_Saved data entries:_
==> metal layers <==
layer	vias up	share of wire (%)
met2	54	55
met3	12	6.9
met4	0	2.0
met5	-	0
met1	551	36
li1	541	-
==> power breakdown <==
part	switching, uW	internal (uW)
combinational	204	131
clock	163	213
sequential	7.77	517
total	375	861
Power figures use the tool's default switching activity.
### src/rtl/lsu_pkg.sv
// Shared types and constants for the load/store unit: access size codes,
// RISC-V load/store funct3 encodings and the control FSM state encoding.
package lsu_pkg;

  typedef enum logic [1:0] {
    BYTE     = 2'b00,
    HALFWORD = 2'b01,
    WORD     = 2'b10
  } size_e;

  localparam logic [2:0] F3_LB  = 3'b000;
  localparam logic [2:0] F3_LH  = 3'b001;
  localparam logic [2:0] F3_LW  = 3'b010;
  localparam logic [2:0] F3_LBU = 3'b100;
  localparam logic [2:0] F3_LHU = 3'b101;

  typedef enum logic [1:0] {
    IDLE   = 2'b00,
    ACCESS = 2'b01,
    RESP   = 2'b10
  } state_e;

  // The unused size code 11 is treated as a word so range checks stay conservative.
  function automatic logic [2:0] size_bytes(input logic [1:0] code);
    case (code)
      2'b00:   size_bytes = 3'd1;
      2'b01:   size_bytes = 3'd2;
      default: size_bytes = 3'd4;
    endcase
  endfunction

endpackage

### src/rtl/lsu_access_check.sv
// Combinational decode of a load/store request: access size plus a single
// fault flag covering illegal funct3, misalignment and out-of-range addresses.
module lsu_access_check
  import lsu_pkg::*;
#(
  parameter int MEM_BYTES = 512
) (
  input  logic [2:0]  funct3,
  input  logic        is_store,
  input  logic [31:0] addr,
  output size_e       size,
  output logic        fault
);

  logic        illegal;
  logic        misaligned;
  logic        out_of_range;
  logic [32:0] last_byte;

  always_comb begin
    size = size_e'(funct3[1:0]);

    case (funct3)
      F3_LB, F3_LH, F3_LW: illegal = 1'b0;
      F3_LBU, F3_LHU:      illegal = is_store;
      default:             illegal = 1'b1;
    endcase

    misaligned = ((funct3[1:0] == 2'b01) && addr[0]) ||
                 ((funct3[1:0] == 2'b10) && (addr[1:0] != 2'b00));

    // Widened by one bit so an access straddling 2^32 cannot wrap back into range.
    last_byte    = {1'b0, addr} + {30'b0, size_bytes(funct3[1:0]) - 3'd1};
    out_of_range = (last_byte >= 33'(MEM_BYTES));

    fault = illegal | misaligned | out_of_range;
  end

endmodule

### src/rtl/load_store_unit.sv
// Load/store unit: accepts one request at a time, performs a single-cycle
// access to a big-endian data memory and returns a one-cycle response pulse.
module load_store_unit
  import lsu_pkg::*;
#(
  parameter int MEM_BYTES = 512
) (
  input  logic        Clk,
  input  logic        Reset,
  input  logic        ReqValid,
  output logic        ReqReady,
  input  logic        ReqIsStore,
  input  logic [2:0]  ReqFunct3,
  input  logic [31:0] ReqAddr,
  input  logic [31:0] ReqData,
  output logic        RespValid,
  output logic [31:0] RespData,
  output logic        RespFault,
  output logic        MemEnable,
  output logic        MemReadWrite,
  output logic        MemSignExt,
  output logic [8:0]  MemAddress,
  output logic [31:0] MemDataIn,
  output logic [1:0]  MemSize,
  input  logic [31:0] MemDataOut
);

  state_e      state_q, state_d;
  logic        is_store_q, is_store_d;
  logic        resp_valid_q, resp_valid_d;
  logic [31:0] resp_data_q, resp_data_d;
  logic        resp_fault_q, resp_fault_d;
  logic        mem_en_q, mem_en_d;
  logic        mem_rw_q, mem_rw_d;
  logic        mem_sext_q, mem_sext_d;
  logic [1:0]  mem_size_q, mem_size_d;
  logic [8:0]  mem_addr_q, mem_addr_d;
  logic [31:0] mem_din_q, mem_din_d;

  size_e       access_size;
  logic        access_fault;

  lsu_access_check #(
    .MEM_BYTES(MEM_BYTES)
  ) u_access_check (
    .funct3  (ReqFunct3),
    .is_store(ReqIsStore),
    .addr    (ReqAddr),
    .size    (access_size),
    .fault   (access_fault)
  );

  assign ReqReady = (state_q == IDLE);

  always_comb begin
    state_d      = state_q;
    is_store_d   = is_store_q;
    resp_valid_d = 1'b0;
    resp_data_d  = resp_data_q;
    resp_fault_d = resp_fault_q;
    mem_en_d     = 1'b0;
    mem_rw_d     = 1'b0;
    mem_sext_d   = 1'b0;
    mem_size_d   = 2'b00;
    mem_addr_d   = mem_addr_q;
    mem_din_d    = mem_din_q;

    case (state_q)
      IDLE: begin
        if (ReqValid) begin
          is_store_d = ReqIsStore;
          // Faulting requests skip the memory entirely and respond next cycle.
          if (access_fault) begin
            state_d      = RESP;
            resp_valid_d = 1'b1;
            resp_fault_d = 1'b1;
            resp_data_d  = 32'h0;
          end else begin
            state_d    = ACCESS;
            mem_en_d   = 1'b1;
            mem_rw_d   = ReqIsStore;
            mem_size_d = access_size;
            mem_sext_d = ~ReqIsStore & ~ReqFunct3[2];
            mem_addr_d = ReqAddr[8:0];
            mem_din_d  = ReqData;
          end
        end
      end
      ACCESS: begin
        state_d      = RESP;
        resp_valid_d = 1'b1;
        resp_fault_d = 1'b0;
        resp_data_d  = is_store_q ? 32'h0 : MemDataOut;
      end
      RESP: begin
        state_d = IDLE;
      end
      default: begin
        state_d = IDLE;
      end
    endcase
  end

  always_ff @(posedge Clk or posedge Reset) begin
    if (Reset) begin
      state_q      <= IDLE;
      is_store_q   <= 1'b0;
      resp_valid_q <= 1'b0;
      resp_data_q  <= 32'h0;
      resp_fault_q <= 1'b0;
      mem_en_q     <= 1'b0;
      mem_rw_q     <= 1'b0;
      mem_sext_q   <= 1'b0;
      mem_size_q   <= 2'b00;
      mem_addr_q   <= 9'h0;
      mem_din_q    <= 32'h0;
    end else begin
      state_q      <= state_d;
      is_store_q   <= is_store_d;
      resp_valid_q <= resp_valid_d;
      resp_data_q  <= resp_data_d;
      resp_fault_q <= resp_fault_d;
      mem_en_q     <= mem_en_d;
      mem_rw_q     <= mem_rw_d;
      mem_sext_q   <= mem_sext_d;
      mem_size_q   <= mem_size_d;
      mem_addr_q   <= mem_addr_d;
      mem_din_q    <= mem_din_d;
    end
  end

  assign RespValid    = resp_valid_q;
  assign RespData     = resp_data_q;
  assign RespFault    = resp_fault_q;
  assign MemEnable    = mem_en_q;
  assign MemReadWrite = mem_rw_q;
  assign MemSignExt   = mem_sext_q;
  assign MemSize      = mem_size_q;
  assign MemAddress   = mem_addr_q;
  assign MemDataIn    = mem_din_q;

endmodule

_WHAT IS BEING ASKED:_ Word for word, repeat every line of the data.

_RESPONSE AREA:_
==> metal layers <==
layer	vias up	share of wire (%)
met2	54	55
met3	12	6.9
met4	0	2.0
met5	-	0
met1	551	36
li1	541	-
==> power breakdown <==
part	switching, uW	internal (uW)
combinational	204	131
clock	163	213
sequential	7.77	517
total	375	861
Power figures use the tool's default switching activity.
### src/rtl/lsu_pkg.sv
// Shared types and constants for the load/store unit: access size codes,
// RISC-V load/store funct3 encodings and the control FSM state encoding.
package lsu_pkg;

  typedef enum logic [1:0] {
    BYTE     = 2'b00,
    HALFWORD = 2'b01,
    WORD     = 2'b10
  } size_e;

  localparam logic [2:0] F3_LB  = 3'b000;
  localparam logic [2:0] F3_LH  = 3'b001;
  localparam logic [2:0] F3_LW  = 3'b010;
  localparam logic [2:0] F3_LBU = 3'b100;
  localparam logic [2:0] F3_LHU = 3'b101;

  typedef enum logic [1:0] {
    IDLE   = 2'b00,
    ACCESS = 2'b01,
    RESP   = 2'b10
  } state_e;

  // The unused size code 11 is treated as a word so range checks stay conservative.
  function automatic logic [2:0] size_bytes(input logic [1:0] code);
    case (code)
      2'b00:   size_bytes = 3'd1;
      2'b01:   size_bytes = 3'd2;
      default: size_bytes = 3'd4;
    endcase
  endfunction

endpackage

### src/rtl/lsu_access_check.sv
// Combinational decode of a load/store request: access size plus a single
// fault flag covering illegal funct3, misalignment and out-of-range addresses.
module lsu_access_check
  import lsu_pkg::*;
#(
  parameter int MEM_BYTES = 512
) (
  input  logic [2:0]  funct3,
  input  logic        is_store,
  input  logic [31:0] addr,
  output size_e       size,
  output logic        fault
);

  logic        illegal;
  logic        misaligned;
  logic        out_of_range;
  logic [32:0] last_byte;

  always_comb begin
    size = size_e'(funct3[1:0]);

    case (funct3)
      F3_LB, F3_LH, F3_LW: illegal = 1'b0;
      F3_LBU, F3_LHU:      illegal = is_store;
      default:             illegal = 1'b1;
    endcase

    misaligned = ((funct3[1:0] == 2'b01) && addr[0]) ||
                 ((funct3[1:0] == 2'b10) && (addr[1:0] != 2'b00));

    // Widened by one bit so an access straddling 2^32 cannot wrap back into range.
    last_byte    = {1'b0, addr} + {30'b0, size_bytes(funct3[1:0]) - 3'd1};
    out_of_range = (last_byte >= 33'(MEM_BYTES));

    fault = illegal | misaligned | out_of_range;
  end

endmodule

### src/rtl/load_store_unit.sv
// Load/store unit: accepts one request at a time, performs a single-cycle
// access to a big-endian data memory and returns a one-cycle response pulse.
module load_store_unit
  import lsu_pkg::*;
#(
  parameter int MEM_BYTES = 512
) (
  input  logic        Clk,
  input  logic        Reset,
  input  logic        ReqValid,
  output logic        ReqReady,
  input  logic        ReqIsStore,
  input  logic [2:0]  ReqFunct3,
  input  logic [31:0] ReqAddr,
  input  logic [31:0] ReqData,
  output logic        RespValid,
  output logic [31:0] RespData,
  output logic        RespFault,
  output logic        MemEnable,
  output logic        MemReadWrite,
  output logic        MemSignExt,
  output logic [8:0]  MemAddress,
  output logic [31:0] MemDataIn,
  output logic [1:0]  MemSize,
  input  logic [31:0] MemDataOut
);

  state_e      state_q, state_d;
  logic        is_store_q, is_store_d;
  logic        resp_valid_q, resp_valid_d;
  logic [31:0] resp_data_q, resp_data_d;
  logic        resp_fault_q, resp_fault_d;
  logic        mem_en_q, mem_en_d;
  logic        mem_rw_q, mem_rw_d;
  logic        mem_sext_q, mem_sext_d;
  logic [1:0]  mem_size_q, mem_size_d;
  logic [8:0]  mem_addr_q, mem_addr_d;
  logic [31:0] mem_din_q, mem_din_d;

  size_e       access_size;
  logic        access_fault;

  lsu_access_check #(
    .MEM_BYTES(MEM_BYTES)
  ) u_access_check (
    .funct3  (ReqFunct3),
    .is_store(ReqIsStore),
    .addr    (ReqAddr),
    .size    (access_size),
    .fault   (access_fault)
  );

  assign ReqReady = (state_q == IDLE);

  always_comb begin
    state_d      = state_q;
    is_store_d   = is_store_q;
    resp_valid_d = 1'b0;
    resp_data_d  = resp_data_q;
    resp_fault_d = resp_fault_q;
    mem_en_d     = 1'b0;
    mem_rw_d     = 1'b0;
    mem_sext_d   = 1'b0;
    mem_size_d   = 2'b00;
    mem_addr_d   = mem_addr_q;
    mem_din_d    = mem_din_q;

    case (state_q)
      IDLE: begin
        if (ReqValid) begin
          is_store_d = ReqIsStore;
          // Faulting requests skip the memory entirely and respond next cycle.
          if (access_fault) begin
            state_d      = RESP;
            resp_valid_d = 1'b1;
            resp_fault_d = 1'b1;
            resp_data_d  = 32'h0;
          end else begin
            state_d    = ACCESS;
            mem_en_d   = 1'b1;
            mem_rw_d   = ReqIsStore;
            mem_size_d = access_size;
            mem_sext_d = ~ReqIsStore & ~ReqFunct3[2];
            mem_addr_d = ReqAddr[8:0];
            mem_din_d  = ReqData;
          end
        end
      end
      ACCESS: begin
        state_d      = RESP;
        resp_valid_d = 1'b1;
        resp_fault_d = 1'b0;
        resp_data_d  = is_store_q ? 32'h0 : MemDataOut;
      end
      RESP: begin
        state_d = IDLE;
      end
      default: begin
        state_d = IDLE;
      end
    endcase
  end

  always_ff @(posedge Clk or posedge Reset) begin
    if (Reset) begin
      state_q      <= IDLE;
      is_store_q   <= 1'b0;
      resp_valid_q <= 1'b0;
      resp_data_q  <= 32'h0;
      resp_fault_q <= 1'b0;
      mem_en_q     <= 1'b0;
      mem_rw_q     <= 1'b0;
      mem_sext_q   <= 1'b0;
      mem_size_q   <= 2'b00;
      mem_addr_q   <= 9'h0;
      mem_din_q    <= 32'h0;
    end else begin
      state_q      <= state_d;
      is_store_q   <= is_store_d;
      resp_valid_q <= resp_valid_d;
      resp_data_q  <= resp_data_d;
      resp_fault_q <= resp_fault_d;
      mem_en_q     <= mem_en_d;
      mem_rw_q     <= mem_rw_d;
      mem_sext_q   <= mem_sext_d;
      mem_size_q   <= mem_size_d;
      mem_addr_q   <= mem_addr_d;
      mem_din_q    <= mem_din_d;
    end
  end

  assign RespValid    = resp_valid_q;
  assign RespData     = resp_data_q;
  assign RespFault    = resp_fault_q;
  assign MemEnable    = mem_en_q;
  assign MemReadWrite = mem_rw_q;
  assign MemSignExt   = mem_sext_q;
  assign MemSize      = mem_size_q;
  assign MemAddress   = mem_addr_q;
  assign MemDataIn    = mem_din_q;

endmodule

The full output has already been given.